§ **Directions for this task**: Report each line from the listing that the string "asynchronous" appears in.
■ ■ ■ ■
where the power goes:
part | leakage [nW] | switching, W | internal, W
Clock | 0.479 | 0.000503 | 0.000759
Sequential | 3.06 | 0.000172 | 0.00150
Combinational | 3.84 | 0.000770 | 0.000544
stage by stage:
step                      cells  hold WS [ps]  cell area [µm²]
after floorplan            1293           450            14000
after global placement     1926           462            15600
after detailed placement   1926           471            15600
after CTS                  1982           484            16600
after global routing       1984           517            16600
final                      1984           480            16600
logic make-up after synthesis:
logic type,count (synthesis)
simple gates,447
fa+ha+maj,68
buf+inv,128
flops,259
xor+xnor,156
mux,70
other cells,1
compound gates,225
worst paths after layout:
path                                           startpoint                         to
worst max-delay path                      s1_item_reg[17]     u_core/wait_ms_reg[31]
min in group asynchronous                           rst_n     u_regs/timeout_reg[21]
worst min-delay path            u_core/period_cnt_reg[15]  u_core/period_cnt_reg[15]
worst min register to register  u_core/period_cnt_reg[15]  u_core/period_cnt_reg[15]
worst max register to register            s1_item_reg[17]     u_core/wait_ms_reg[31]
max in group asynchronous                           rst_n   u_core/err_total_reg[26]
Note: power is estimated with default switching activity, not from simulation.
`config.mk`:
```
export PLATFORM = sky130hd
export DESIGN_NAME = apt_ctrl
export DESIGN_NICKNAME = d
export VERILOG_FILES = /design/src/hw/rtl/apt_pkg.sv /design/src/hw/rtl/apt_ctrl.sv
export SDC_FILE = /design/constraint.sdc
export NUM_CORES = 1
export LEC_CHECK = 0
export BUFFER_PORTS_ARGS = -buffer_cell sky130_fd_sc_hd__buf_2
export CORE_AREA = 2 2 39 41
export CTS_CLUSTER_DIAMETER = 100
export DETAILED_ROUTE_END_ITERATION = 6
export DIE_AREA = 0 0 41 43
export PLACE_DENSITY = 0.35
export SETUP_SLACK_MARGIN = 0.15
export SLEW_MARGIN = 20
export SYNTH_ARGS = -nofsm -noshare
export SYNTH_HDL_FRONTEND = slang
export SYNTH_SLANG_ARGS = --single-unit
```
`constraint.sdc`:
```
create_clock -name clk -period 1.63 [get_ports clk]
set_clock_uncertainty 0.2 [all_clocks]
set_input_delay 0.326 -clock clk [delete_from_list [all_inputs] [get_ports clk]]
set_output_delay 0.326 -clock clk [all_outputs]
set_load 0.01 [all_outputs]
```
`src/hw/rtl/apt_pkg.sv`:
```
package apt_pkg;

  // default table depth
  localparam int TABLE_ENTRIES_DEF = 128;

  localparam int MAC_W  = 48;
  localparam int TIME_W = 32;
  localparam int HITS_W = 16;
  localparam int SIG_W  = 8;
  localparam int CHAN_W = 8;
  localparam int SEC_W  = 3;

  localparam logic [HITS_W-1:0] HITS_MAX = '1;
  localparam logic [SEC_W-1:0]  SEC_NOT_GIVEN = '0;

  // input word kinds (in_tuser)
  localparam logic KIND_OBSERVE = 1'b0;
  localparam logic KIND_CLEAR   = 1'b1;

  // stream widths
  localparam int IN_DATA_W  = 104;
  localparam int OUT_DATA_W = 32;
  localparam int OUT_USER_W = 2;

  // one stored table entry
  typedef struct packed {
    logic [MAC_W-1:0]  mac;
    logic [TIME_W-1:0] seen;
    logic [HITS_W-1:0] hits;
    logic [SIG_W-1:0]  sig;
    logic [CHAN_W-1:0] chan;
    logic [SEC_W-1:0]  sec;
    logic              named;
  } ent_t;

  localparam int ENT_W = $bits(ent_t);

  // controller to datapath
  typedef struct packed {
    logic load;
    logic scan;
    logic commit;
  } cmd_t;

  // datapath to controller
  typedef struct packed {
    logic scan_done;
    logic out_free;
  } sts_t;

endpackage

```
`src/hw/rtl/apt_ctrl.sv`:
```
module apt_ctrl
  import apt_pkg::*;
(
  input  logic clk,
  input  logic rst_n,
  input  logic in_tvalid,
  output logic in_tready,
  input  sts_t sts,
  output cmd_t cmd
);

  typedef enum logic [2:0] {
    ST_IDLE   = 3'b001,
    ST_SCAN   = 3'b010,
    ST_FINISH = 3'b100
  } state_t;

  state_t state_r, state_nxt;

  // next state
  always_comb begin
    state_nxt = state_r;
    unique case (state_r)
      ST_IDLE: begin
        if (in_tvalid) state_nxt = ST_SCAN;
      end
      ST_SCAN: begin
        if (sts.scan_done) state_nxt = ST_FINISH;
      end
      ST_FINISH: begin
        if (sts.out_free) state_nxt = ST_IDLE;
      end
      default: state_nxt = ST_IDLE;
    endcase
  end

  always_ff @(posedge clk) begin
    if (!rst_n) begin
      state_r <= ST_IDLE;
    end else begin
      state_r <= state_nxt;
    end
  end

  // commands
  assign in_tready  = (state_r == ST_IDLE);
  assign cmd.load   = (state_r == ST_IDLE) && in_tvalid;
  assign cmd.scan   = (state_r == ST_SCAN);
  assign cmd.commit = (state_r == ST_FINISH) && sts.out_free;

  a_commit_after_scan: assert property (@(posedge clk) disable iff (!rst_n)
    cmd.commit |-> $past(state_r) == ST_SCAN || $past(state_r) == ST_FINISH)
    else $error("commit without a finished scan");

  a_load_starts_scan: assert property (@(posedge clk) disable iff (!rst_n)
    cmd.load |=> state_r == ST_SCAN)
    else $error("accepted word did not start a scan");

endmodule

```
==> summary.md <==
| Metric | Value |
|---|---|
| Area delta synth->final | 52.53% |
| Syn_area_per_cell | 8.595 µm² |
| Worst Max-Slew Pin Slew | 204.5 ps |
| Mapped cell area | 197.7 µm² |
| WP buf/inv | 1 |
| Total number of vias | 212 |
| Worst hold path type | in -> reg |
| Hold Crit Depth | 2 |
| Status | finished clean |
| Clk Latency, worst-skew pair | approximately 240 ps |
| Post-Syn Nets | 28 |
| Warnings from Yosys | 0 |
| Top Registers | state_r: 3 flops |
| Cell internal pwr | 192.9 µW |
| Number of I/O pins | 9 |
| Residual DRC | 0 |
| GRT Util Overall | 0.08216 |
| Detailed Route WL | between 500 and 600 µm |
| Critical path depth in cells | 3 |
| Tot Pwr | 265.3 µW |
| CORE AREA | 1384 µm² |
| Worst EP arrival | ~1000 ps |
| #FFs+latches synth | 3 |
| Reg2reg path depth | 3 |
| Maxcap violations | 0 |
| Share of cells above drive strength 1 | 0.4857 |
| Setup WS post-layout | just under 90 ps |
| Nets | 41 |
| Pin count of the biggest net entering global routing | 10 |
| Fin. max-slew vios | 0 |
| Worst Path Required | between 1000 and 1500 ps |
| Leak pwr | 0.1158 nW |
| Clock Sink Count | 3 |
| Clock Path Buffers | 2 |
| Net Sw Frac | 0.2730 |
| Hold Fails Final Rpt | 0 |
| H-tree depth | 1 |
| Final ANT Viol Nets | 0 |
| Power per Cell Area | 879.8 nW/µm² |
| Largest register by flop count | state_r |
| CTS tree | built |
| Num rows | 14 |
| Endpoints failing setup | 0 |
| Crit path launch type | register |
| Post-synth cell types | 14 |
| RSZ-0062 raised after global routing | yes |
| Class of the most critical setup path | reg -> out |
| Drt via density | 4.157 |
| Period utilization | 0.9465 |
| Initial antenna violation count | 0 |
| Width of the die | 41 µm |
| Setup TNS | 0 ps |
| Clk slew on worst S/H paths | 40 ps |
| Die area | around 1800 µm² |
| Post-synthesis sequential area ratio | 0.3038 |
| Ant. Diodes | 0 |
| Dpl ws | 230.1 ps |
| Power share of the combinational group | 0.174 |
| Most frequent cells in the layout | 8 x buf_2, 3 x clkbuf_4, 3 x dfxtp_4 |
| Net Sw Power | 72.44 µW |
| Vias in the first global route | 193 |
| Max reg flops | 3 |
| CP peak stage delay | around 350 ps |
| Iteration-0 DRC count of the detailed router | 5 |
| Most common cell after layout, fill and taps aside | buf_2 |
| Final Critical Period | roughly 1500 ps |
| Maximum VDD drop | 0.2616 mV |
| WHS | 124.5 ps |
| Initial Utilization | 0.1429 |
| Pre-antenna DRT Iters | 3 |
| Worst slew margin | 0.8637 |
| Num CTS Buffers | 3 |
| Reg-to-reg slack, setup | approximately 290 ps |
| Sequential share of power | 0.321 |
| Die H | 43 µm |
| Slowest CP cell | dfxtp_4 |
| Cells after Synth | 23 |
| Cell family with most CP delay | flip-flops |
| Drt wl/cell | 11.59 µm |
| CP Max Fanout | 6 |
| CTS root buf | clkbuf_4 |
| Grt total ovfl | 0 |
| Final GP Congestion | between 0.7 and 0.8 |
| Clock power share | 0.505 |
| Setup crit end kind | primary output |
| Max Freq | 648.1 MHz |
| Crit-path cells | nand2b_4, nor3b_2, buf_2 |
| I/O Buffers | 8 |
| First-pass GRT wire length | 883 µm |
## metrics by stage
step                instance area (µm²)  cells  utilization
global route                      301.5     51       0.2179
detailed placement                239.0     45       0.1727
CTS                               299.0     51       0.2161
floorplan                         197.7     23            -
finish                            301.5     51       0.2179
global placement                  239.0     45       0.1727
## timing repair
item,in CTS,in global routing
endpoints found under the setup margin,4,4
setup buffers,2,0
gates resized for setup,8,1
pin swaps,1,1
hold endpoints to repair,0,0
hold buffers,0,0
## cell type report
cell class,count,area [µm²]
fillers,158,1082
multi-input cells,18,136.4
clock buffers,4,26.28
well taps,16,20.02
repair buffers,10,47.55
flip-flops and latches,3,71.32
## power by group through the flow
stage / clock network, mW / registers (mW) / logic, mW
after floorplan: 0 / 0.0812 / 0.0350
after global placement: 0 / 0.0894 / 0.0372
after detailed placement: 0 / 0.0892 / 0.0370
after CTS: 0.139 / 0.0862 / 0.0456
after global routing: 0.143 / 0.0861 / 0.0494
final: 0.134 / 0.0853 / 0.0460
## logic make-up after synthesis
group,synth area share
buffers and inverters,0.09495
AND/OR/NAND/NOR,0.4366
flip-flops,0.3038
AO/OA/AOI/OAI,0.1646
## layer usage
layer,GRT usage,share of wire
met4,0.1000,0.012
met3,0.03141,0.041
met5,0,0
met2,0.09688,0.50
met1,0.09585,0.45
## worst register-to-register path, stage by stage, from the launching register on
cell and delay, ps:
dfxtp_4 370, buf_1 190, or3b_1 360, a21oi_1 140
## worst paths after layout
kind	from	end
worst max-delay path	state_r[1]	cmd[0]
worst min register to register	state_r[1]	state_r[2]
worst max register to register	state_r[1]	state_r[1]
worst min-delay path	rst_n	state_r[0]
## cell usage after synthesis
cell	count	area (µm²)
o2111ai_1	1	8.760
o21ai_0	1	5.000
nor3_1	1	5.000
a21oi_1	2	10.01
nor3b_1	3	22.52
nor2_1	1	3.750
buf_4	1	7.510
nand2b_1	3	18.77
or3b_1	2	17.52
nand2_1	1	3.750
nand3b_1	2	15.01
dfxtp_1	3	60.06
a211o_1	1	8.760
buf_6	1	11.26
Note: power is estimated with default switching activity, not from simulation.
■ ■ ■ ■
§ **Result**:
min in group asynchronous                           rst_n     u_regs/timeout_reg[21]
max in group asynchronous                           rst_n   u_core/err_total_reg[26]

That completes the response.